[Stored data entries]
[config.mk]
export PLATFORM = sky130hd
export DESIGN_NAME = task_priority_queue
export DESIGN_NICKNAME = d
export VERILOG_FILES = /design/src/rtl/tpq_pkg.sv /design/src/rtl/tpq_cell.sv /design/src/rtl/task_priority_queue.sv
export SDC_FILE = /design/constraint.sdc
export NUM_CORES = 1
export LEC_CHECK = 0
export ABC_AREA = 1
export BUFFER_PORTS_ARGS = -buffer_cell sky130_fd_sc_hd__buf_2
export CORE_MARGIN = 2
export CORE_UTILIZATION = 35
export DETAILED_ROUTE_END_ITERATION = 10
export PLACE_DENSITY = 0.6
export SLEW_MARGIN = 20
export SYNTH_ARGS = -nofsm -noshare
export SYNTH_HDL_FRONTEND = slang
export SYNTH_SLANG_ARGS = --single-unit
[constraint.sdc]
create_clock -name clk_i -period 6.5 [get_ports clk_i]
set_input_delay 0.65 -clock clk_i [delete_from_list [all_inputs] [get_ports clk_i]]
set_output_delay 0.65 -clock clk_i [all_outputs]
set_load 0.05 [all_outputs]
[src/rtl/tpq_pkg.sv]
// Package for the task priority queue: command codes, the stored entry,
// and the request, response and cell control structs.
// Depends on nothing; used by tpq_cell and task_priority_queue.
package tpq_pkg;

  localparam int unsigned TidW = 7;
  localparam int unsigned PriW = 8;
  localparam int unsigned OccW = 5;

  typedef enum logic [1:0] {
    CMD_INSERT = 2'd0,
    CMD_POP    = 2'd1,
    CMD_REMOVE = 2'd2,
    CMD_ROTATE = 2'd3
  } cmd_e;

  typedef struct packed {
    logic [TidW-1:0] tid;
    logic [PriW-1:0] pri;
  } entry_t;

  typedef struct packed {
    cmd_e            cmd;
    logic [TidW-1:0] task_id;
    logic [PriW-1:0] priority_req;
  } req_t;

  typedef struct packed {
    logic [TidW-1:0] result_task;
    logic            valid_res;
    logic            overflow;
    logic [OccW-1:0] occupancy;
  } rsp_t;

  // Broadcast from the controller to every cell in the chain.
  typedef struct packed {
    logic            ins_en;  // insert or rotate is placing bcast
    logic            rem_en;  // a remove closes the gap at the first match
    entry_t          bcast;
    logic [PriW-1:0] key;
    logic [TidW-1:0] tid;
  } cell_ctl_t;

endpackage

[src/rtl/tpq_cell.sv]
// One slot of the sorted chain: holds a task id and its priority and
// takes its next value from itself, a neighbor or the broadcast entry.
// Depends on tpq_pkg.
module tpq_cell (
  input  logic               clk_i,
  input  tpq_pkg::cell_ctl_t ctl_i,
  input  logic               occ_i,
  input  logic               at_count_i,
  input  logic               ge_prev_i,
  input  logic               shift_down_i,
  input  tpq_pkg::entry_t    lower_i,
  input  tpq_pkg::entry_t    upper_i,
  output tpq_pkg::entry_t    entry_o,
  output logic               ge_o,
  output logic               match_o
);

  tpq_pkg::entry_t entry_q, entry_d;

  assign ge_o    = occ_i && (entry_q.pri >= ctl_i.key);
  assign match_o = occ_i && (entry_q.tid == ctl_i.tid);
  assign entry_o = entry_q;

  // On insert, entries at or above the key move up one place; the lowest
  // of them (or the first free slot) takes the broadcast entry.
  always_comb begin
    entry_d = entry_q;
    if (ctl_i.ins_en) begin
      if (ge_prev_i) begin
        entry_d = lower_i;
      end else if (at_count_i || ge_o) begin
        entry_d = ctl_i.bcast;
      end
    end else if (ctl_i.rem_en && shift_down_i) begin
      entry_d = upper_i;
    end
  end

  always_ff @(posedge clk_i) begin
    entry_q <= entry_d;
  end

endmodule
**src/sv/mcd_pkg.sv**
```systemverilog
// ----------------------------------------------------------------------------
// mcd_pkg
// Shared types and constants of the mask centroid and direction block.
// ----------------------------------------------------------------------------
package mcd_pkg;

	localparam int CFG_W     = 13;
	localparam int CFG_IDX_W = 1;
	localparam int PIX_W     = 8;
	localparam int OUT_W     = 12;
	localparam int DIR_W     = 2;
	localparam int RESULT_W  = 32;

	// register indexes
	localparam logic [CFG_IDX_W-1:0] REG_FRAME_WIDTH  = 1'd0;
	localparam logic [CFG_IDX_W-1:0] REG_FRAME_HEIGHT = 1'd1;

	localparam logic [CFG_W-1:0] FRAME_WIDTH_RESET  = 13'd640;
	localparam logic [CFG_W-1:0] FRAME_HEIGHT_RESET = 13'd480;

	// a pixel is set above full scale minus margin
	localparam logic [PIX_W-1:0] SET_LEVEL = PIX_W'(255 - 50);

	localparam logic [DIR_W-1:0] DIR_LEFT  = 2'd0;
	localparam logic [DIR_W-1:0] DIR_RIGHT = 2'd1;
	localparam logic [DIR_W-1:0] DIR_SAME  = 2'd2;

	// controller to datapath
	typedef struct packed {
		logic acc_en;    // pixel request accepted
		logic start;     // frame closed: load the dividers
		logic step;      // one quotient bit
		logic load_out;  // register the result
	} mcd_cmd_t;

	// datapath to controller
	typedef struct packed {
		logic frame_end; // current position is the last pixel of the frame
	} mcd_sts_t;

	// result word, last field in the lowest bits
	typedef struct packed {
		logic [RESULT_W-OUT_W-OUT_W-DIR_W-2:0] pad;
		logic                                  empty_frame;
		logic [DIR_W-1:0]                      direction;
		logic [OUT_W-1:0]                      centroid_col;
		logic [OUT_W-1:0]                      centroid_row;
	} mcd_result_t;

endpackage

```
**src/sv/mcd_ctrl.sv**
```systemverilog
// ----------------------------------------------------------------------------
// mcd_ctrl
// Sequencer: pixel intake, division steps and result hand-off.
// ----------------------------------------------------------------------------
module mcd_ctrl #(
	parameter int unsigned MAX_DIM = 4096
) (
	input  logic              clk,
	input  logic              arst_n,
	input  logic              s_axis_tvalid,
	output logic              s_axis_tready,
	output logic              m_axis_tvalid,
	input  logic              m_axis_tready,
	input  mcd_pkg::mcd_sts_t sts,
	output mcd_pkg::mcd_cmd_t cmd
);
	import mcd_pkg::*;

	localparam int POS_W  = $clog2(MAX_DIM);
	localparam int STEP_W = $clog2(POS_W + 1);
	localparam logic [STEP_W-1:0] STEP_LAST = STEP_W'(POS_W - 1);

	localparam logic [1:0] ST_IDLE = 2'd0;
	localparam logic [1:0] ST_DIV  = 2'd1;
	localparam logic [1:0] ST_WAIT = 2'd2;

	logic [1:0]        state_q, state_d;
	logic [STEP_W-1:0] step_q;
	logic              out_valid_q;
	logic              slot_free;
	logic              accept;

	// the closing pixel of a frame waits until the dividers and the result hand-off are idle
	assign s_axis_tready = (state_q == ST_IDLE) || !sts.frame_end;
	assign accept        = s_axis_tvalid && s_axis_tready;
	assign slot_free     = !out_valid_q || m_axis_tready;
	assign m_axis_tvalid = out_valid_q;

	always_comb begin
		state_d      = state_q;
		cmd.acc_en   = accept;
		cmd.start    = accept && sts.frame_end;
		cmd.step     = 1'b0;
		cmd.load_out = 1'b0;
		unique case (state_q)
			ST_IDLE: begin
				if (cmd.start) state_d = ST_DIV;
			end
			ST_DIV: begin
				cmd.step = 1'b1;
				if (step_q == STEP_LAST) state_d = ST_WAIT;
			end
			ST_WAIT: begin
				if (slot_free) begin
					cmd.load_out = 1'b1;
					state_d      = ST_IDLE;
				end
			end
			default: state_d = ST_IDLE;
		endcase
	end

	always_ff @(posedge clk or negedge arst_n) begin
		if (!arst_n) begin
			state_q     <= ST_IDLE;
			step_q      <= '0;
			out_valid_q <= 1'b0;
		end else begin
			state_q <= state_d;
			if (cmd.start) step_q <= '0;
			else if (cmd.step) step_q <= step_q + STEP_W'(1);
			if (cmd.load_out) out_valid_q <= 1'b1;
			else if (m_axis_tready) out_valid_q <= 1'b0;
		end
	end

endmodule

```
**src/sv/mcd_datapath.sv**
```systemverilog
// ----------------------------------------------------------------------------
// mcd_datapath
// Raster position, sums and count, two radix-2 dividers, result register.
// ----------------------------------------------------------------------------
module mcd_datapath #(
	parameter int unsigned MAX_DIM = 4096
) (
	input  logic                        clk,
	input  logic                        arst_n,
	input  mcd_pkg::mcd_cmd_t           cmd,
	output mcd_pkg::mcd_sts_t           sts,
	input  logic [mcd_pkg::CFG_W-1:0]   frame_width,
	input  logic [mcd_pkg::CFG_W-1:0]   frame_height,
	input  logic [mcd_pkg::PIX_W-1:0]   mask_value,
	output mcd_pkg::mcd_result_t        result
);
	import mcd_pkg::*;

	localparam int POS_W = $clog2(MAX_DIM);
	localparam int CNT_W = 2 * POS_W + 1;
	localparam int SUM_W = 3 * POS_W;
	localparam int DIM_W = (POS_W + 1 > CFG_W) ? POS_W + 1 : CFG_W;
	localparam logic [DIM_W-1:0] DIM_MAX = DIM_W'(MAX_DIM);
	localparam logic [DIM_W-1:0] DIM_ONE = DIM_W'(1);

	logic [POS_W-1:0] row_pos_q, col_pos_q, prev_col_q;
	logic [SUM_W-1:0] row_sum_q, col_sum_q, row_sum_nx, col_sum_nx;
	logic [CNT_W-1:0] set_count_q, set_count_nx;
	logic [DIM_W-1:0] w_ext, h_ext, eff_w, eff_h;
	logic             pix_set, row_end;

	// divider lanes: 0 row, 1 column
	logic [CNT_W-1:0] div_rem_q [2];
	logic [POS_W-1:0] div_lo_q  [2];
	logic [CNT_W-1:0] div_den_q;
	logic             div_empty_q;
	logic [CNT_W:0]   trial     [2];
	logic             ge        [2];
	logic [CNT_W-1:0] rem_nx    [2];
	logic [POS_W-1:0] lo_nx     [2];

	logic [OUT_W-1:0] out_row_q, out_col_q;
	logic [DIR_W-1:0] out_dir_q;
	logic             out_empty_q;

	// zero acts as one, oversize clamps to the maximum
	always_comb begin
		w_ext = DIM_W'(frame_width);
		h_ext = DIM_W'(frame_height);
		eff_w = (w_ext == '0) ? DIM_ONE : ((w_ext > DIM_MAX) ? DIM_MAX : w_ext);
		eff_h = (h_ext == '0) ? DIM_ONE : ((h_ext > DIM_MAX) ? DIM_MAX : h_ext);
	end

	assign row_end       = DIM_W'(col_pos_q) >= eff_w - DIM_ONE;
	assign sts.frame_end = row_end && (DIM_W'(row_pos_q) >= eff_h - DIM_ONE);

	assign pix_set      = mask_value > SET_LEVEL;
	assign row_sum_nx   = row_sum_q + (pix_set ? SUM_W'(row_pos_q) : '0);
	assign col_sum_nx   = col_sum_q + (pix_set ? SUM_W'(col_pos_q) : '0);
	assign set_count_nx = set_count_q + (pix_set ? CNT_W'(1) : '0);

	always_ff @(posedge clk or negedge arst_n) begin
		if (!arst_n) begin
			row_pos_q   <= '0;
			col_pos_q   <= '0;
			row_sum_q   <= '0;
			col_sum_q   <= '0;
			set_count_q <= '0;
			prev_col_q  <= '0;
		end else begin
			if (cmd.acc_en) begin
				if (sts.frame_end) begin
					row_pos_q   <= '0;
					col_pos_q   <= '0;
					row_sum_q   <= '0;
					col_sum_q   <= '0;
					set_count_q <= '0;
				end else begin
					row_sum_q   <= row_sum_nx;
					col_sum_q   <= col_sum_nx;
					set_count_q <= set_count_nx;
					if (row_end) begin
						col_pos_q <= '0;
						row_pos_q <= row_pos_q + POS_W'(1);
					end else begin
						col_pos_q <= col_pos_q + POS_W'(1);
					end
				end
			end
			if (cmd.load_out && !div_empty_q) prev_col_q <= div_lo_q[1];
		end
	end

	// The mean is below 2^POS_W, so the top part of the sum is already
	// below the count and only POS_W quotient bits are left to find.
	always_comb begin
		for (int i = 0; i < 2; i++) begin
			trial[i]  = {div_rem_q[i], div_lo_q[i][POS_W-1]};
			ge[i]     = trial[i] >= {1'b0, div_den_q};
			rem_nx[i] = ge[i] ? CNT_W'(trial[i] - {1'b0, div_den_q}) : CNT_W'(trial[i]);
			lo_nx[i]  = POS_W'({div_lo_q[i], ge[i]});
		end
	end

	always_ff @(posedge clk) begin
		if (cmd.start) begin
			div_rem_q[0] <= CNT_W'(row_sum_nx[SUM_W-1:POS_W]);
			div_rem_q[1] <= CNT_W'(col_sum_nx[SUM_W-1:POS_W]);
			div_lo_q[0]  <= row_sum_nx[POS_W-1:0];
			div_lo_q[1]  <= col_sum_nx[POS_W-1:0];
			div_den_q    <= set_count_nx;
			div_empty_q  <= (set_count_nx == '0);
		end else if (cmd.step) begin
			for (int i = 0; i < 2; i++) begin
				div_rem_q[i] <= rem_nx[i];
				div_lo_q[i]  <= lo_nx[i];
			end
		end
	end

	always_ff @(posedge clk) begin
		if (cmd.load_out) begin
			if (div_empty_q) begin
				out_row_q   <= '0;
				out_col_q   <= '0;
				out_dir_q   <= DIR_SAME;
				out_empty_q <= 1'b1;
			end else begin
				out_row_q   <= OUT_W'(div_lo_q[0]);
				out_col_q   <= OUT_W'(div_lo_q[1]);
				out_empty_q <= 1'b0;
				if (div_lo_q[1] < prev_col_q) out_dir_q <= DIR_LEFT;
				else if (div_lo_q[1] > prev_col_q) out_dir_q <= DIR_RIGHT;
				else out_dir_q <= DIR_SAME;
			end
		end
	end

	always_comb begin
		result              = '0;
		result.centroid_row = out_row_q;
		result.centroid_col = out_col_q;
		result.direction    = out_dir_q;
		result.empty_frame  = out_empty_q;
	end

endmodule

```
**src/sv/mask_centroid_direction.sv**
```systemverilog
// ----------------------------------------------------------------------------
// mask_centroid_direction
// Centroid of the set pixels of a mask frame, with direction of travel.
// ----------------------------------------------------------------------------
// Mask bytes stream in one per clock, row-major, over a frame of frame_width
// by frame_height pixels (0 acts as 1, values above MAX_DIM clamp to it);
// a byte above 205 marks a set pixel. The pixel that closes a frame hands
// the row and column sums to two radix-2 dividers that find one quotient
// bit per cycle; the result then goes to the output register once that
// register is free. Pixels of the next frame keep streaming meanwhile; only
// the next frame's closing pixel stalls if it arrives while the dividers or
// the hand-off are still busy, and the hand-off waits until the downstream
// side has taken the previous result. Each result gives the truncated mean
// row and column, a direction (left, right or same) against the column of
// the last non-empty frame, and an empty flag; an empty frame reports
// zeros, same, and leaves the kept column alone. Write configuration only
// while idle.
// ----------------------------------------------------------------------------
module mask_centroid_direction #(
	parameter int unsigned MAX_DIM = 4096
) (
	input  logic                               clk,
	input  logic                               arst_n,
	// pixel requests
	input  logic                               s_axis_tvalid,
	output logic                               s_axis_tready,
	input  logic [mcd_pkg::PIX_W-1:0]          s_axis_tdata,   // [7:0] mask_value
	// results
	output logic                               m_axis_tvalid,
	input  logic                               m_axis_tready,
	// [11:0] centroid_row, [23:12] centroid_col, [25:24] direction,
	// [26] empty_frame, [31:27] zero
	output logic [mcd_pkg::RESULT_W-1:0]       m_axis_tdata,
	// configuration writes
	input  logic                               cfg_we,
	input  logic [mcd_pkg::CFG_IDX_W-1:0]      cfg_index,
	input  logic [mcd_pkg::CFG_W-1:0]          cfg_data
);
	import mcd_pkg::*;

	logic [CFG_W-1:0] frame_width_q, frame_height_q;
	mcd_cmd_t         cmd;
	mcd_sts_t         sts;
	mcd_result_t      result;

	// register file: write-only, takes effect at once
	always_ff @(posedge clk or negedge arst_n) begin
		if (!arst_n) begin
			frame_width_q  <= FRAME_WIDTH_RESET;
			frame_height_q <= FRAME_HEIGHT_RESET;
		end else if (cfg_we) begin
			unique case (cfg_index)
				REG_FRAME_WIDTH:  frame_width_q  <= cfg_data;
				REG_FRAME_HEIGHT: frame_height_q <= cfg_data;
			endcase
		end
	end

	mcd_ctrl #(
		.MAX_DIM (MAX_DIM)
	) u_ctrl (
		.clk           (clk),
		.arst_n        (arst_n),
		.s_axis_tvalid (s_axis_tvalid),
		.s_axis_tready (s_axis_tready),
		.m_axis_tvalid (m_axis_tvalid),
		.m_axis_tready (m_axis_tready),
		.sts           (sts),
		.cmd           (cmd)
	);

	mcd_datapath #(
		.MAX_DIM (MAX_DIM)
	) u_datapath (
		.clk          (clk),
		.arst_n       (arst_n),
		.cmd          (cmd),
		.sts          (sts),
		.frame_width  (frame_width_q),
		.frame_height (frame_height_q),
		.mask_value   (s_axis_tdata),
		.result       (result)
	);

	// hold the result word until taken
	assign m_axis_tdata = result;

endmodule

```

■ EXERCISE DETAILS
In the records above, how many lines include "closes"? Reply only with the number.

■ OUTPUT FOR THIS TASK
2